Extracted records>
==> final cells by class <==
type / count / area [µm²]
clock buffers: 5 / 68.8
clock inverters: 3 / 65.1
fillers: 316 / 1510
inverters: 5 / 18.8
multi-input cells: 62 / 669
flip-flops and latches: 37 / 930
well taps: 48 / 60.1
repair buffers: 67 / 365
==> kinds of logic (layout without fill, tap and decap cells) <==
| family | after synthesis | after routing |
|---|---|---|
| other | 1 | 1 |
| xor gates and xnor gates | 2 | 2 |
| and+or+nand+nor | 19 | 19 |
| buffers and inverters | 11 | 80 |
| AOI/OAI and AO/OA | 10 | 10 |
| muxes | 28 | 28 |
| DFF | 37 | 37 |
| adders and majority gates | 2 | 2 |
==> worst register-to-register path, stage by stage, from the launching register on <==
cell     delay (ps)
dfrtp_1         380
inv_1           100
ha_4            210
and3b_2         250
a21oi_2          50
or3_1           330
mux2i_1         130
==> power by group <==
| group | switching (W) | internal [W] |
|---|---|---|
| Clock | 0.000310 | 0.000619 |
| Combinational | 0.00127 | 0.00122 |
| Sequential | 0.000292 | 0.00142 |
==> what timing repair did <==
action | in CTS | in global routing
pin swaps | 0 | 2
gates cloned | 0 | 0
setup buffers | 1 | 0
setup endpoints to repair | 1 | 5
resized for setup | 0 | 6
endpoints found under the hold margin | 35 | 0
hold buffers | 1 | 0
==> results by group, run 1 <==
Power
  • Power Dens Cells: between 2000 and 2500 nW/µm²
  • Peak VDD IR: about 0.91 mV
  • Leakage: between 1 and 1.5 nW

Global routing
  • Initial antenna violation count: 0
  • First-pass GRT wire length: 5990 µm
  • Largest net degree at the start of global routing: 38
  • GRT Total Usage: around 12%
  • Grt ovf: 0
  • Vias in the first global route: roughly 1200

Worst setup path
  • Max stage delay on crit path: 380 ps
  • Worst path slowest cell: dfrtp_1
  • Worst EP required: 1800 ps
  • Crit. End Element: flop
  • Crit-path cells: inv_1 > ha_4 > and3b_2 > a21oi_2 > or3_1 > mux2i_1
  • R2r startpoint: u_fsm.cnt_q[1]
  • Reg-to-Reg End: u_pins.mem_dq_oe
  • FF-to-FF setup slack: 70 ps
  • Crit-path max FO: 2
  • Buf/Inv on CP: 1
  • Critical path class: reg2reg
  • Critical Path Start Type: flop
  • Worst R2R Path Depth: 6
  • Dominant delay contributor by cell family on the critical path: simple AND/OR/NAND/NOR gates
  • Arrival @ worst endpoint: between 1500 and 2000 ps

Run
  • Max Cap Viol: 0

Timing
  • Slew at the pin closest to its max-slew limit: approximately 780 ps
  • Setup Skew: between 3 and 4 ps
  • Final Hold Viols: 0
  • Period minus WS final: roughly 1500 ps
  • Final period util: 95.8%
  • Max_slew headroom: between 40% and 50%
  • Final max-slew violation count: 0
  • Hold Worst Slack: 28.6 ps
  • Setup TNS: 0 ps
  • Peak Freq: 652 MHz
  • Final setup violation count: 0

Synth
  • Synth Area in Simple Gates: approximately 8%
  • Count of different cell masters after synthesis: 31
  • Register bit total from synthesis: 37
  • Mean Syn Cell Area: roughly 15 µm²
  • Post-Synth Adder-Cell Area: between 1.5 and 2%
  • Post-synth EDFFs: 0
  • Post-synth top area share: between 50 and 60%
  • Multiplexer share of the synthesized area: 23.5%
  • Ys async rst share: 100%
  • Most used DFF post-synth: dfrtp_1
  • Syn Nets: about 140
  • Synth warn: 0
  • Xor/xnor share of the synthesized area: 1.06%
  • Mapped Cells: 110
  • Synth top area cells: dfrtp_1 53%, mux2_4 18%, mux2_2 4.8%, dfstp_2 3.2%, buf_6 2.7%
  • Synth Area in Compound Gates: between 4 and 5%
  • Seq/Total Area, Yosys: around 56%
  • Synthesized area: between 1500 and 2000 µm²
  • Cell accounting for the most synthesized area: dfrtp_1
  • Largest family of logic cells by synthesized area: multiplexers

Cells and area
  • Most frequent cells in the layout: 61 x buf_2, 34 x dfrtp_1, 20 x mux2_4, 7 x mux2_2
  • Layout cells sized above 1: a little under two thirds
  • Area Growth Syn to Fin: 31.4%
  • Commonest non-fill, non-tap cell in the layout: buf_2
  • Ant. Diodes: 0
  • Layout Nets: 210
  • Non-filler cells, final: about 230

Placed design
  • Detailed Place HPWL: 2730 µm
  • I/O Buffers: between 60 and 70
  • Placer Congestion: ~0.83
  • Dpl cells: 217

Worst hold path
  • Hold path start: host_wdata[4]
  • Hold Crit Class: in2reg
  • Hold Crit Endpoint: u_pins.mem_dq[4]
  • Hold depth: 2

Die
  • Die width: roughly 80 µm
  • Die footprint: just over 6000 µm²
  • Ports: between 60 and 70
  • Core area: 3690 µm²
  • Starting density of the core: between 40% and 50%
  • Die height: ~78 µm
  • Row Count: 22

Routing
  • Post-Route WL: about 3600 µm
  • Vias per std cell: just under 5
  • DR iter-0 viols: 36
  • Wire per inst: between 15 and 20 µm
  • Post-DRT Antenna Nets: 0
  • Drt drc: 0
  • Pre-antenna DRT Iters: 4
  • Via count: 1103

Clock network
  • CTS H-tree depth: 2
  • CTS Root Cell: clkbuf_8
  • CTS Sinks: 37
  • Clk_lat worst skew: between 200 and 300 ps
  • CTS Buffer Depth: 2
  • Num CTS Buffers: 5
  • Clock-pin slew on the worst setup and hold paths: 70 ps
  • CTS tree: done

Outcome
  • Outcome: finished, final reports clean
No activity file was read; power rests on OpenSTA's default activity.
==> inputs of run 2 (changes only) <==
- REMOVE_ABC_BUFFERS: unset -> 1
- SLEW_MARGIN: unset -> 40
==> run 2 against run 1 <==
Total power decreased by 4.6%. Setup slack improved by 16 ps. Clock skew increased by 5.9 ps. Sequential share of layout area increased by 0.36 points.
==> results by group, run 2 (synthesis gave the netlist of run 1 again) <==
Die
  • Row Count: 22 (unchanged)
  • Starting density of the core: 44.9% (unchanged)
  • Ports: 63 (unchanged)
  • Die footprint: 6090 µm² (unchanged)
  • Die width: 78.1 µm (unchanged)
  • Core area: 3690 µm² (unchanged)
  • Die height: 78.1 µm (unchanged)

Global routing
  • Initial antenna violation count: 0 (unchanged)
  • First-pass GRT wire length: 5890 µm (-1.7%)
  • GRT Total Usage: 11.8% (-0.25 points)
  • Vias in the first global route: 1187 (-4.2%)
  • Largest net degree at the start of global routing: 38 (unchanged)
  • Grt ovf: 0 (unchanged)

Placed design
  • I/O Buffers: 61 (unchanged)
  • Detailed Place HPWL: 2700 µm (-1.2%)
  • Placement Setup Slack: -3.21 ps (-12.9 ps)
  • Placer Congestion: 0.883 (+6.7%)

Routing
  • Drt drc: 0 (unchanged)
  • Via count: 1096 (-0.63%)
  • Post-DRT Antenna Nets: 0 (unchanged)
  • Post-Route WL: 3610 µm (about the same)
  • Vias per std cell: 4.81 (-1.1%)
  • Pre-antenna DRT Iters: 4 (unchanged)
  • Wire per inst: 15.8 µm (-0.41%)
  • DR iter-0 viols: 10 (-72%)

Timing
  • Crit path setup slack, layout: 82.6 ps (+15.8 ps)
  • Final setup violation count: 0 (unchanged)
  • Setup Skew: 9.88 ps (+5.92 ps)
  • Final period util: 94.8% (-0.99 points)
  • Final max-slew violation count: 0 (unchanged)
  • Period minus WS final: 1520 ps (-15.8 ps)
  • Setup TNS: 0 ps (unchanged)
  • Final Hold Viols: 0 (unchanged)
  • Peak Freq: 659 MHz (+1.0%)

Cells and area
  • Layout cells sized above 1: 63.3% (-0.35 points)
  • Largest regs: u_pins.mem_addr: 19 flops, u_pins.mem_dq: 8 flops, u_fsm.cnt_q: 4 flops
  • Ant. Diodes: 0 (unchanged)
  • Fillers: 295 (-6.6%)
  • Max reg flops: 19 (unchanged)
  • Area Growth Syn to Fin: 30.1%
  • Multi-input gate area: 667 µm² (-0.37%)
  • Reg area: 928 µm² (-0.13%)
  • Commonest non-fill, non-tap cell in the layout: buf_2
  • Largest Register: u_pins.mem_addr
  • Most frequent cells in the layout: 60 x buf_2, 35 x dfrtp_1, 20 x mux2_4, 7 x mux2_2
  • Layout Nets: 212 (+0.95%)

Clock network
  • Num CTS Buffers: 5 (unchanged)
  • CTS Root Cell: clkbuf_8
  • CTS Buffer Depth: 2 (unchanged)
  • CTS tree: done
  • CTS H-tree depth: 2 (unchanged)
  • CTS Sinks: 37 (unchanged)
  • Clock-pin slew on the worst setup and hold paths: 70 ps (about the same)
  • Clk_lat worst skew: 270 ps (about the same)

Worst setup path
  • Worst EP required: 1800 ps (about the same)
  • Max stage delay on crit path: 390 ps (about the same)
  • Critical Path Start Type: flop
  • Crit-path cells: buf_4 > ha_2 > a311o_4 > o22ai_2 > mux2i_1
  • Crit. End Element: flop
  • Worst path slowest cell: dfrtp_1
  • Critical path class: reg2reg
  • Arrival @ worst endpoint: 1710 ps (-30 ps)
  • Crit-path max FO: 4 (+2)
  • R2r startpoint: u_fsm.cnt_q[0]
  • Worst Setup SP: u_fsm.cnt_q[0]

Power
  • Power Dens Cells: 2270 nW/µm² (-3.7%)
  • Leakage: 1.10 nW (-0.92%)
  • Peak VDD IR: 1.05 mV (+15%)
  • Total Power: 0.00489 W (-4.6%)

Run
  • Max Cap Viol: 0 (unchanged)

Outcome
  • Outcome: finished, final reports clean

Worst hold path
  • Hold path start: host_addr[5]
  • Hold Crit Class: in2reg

Work order> Using the data above, reproduce exactly the lines from the line that contains "µm (about the same)" through the line that contains "max-slew violation count: 0 (unchanged)", including both.

Exercise output>
  • Post-Route WL: 3610 µm (about the same)
  • Vias per std cell: 4.81 (-1.1%)
  • Pre-antenna DRT Iters: 4 (unchanged)
  • Wire per inst: 15.8 µm (-0.41%)
  • DR iter-0 viols: 10 (-72%)

Timing
  • Crit path setup slack, layout: 82.6 ps (+15.8 ps)
  • Final setup violation count: 0 (unchanged)
  • Setup Skew: 9.88 ps (+5.92 ps)
  • Final period util: 94.8% (-0.99 points)
  • Final max-slew violation count: 0 (unchanged)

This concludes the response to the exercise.